Among the entries below, find the line with "overflow: 0", then quote it and each following line up to and including the line with "clock buffers: 7 / 4.69", and nothing else.

Records for the task ::

^^^^^^^^

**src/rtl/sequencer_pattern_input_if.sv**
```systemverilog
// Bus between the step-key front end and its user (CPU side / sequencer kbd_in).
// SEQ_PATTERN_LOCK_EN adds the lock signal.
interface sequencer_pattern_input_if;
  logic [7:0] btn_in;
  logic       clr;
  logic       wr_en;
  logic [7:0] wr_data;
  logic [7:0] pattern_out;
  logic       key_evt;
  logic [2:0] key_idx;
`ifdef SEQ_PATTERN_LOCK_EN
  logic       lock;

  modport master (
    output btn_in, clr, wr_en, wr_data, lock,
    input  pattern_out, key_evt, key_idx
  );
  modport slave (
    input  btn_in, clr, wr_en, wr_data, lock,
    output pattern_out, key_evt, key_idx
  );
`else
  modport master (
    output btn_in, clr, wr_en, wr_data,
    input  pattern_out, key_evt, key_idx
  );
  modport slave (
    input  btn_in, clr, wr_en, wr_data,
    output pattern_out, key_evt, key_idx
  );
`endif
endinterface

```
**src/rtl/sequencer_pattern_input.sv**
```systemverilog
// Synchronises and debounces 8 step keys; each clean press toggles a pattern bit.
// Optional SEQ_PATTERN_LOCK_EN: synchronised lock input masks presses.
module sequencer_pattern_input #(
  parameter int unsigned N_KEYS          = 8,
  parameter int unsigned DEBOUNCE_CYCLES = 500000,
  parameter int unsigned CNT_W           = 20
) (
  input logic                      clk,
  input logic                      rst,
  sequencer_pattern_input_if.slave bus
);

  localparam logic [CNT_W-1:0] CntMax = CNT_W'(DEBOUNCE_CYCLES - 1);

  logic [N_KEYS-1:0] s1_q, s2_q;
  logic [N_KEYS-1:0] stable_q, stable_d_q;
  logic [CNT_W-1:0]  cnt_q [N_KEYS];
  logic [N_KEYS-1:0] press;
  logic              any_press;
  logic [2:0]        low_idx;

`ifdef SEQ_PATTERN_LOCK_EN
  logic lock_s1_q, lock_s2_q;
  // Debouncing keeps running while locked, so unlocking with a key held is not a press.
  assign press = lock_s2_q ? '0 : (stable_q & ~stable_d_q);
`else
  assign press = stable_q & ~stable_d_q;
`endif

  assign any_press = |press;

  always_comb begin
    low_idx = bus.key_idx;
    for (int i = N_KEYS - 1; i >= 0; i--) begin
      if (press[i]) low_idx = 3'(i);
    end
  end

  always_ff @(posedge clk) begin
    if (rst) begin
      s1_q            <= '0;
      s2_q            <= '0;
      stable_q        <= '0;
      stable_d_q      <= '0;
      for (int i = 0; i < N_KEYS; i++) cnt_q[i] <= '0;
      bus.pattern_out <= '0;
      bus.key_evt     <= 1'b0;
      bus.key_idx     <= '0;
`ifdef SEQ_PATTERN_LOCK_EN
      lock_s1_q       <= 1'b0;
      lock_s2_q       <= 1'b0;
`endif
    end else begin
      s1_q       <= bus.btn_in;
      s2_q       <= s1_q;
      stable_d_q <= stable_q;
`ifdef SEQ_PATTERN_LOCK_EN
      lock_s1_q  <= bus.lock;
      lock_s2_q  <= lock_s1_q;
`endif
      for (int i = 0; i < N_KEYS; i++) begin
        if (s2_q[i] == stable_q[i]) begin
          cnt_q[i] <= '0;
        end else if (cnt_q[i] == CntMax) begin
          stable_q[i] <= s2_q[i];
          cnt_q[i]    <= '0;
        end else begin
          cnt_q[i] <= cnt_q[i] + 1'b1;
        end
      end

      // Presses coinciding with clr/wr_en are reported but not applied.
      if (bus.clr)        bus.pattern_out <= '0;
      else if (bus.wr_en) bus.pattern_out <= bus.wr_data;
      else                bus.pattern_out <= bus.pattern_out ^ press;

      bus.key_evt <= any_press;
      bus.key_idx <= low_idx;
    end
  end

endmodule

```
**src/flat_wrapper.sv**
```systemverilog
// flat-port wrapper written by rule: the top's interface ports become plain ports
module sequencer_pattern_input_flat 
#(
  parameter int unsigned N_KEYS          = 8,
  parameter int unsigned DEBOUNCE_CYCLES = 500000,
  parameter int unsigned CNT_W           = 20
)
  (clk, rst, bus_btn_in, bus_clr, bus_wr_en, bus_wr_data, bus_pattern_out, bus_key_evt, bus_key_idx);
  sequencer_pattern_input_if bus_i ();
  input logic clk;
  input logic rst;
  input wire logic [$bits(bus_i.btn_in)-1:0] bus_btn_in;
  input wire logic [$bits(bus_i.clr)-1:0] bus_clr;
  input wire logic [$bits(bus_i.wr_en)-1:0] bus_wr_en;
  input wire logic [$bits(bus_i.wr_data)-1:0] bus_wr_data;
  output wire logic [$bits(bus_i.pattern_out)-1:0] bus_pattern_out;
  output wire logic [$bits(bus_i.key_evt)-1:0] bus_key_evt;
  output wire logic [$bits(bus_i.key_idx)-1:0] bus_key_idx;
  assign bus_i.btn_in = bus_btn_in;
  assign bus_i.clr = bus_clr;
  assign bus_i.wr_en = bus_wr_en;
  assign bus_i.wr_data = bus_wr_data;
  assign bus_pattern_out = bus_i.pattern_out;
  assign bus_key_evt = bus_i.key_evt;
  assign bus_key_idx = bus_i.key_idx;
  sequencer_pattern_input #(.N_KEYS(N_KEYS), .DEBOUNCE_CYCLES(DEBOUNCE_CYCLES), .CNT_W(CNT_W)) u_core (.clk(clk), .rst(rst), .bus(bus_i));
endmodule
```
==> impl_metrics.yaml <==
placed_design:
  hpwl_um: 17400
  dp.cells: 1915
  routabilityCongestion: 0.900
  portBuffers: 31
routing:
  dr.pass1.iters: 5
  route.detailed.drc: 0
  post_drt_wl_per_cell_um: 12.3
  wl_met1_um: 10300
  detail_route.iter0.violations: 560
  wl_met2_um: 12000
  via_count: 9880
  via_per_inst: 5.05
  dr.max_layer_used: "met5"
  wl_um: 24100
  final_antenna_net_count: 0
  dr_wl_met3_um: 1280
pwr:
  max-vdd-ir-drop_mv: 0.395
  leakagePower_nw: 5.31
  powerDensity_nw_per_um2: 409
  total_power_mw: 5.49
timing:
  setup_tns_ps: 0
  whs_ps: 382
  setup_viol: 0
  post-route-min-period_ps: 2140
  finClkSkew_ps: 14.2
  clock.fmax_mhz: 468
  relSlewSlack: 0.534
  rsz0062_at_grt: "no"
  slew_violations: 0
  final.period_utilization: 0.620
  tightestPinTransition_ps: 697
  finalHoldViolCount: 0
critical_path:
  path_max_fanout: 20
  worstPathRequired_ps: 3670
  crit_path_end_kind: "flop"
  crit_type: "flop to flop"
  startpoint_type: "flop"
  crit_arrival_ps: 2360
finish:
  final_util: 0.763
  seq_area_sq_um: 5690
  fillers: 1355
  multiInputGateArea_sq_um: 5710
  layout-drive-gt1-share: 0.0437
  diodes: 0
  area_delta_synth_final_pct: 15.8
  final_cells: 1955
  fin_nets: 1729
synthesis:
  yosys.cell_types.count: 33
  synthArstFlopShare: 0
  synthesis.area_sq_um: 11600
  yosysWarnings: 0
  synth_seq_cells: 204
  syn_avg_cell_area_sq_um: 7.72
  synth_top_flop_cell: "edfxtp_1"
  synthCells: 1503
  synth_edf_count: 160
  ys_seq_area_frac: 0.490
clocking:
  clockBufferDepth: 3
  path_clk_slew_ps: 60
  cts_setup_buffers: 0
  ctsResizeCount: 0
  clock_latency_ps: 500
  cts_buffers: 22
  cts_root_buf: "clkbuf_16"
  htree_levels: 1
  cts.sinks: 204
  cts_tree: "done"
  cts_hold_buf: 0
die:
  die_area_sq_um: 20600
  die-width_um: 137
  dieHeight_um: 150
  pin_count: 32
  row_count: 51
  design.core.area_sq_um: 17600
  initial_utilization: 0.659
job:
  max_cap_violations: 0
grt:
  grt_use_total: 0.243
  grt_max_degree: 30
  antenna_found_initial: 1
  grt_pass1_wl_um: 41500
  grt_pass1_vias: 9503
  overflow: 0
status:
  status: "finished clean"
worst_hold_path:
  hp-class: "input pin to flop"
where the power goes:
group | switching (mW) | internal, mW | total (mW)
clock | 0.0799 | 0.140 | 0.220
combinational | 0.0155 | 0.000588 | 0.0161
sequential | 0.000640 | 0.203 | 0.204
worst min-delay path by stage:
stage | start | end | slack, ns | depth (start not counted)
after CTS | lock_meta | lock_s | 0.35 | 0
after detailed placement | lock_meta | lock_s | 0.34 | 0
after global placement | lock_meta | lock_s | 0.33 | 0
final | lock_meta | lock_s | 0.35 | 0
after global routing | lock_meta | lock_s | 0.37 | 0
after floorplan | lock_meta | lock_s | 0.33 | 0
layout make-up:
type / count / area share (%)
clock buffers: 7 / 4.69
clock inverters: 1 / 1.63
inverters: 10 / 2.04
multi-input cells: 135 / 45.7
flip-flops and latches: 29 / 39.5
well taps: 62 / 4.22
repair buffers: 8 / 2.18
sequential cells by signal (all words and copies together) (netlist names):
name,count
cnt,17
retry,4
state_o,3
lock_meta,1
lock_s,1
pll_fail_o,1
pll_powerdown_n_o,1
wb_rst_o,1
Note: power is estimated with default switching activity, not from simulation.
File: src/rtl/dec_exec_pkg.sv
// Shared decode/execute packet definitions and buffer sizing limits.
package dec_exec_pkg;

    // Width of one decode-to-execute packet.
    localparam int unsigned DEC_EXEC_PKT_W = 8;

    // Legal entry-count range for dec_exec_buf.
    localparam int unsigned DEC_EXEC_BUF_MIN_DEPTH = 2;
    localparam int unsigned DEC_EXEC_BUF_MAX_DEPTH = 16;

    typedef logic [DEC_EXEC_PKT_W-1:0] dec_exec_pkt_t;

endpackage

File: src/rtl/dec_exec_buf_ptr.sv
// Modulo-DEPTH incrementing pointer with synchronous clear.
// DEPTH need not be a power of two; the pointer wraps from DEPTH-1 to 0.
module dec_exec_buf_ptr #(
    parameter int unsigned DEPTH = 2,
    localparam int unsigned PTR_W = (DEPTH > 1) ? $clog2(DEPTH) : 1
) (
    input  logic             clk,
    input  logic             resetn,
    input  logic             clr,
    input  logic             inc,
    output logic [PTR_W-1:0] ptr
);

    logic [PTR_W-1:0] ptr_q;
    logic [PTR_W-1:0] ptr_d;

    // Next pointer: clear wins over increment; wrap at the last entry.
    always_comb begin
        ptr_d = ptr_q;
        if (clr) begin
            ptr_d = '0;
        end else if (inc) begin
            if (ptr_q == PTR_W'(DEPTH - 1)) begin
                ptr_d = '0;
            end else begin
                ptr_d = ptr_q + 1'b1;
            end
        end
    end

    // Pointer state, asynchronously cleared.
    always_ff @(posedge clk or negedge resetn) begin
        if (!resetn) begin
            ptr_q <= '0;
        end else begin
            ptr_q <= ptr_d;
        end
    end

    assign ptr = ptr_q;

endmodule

^^^^^^^^

Exercise response ::
  overflow: 0
status:
  status: "finished clean"
worst_hold_path:
  hp-class: "input pin to flop"
where the power goes:
group | switching (mW) | internal, mW | total (mW)
clock | 0.0799 | 0.140 | 0.220
combinational | 0.0155 | 0.000588 | 0.0161
sequential | 0.000640 | 0.203 | 0.204
worst min-delay path by stage:
stage | start | end | slack, ns | depth (start not counted)
after CTS | lock_meta | lock_s | 0.35 | 0
after detailed placement | lock_meta | lock_s | 0.34 | 0
after global placement | lock_meta | lock_s | 0.33 | 0
final | lock_meta | lock_s | 0.35 | 0
after global routing | lock_meta | lock_s | 0.37 | 0
after floorplan | lock_meta | lock_s | 0.33 | 0
layout make-up:
type / count / area share (%)
clock buffers: 7 / 4.69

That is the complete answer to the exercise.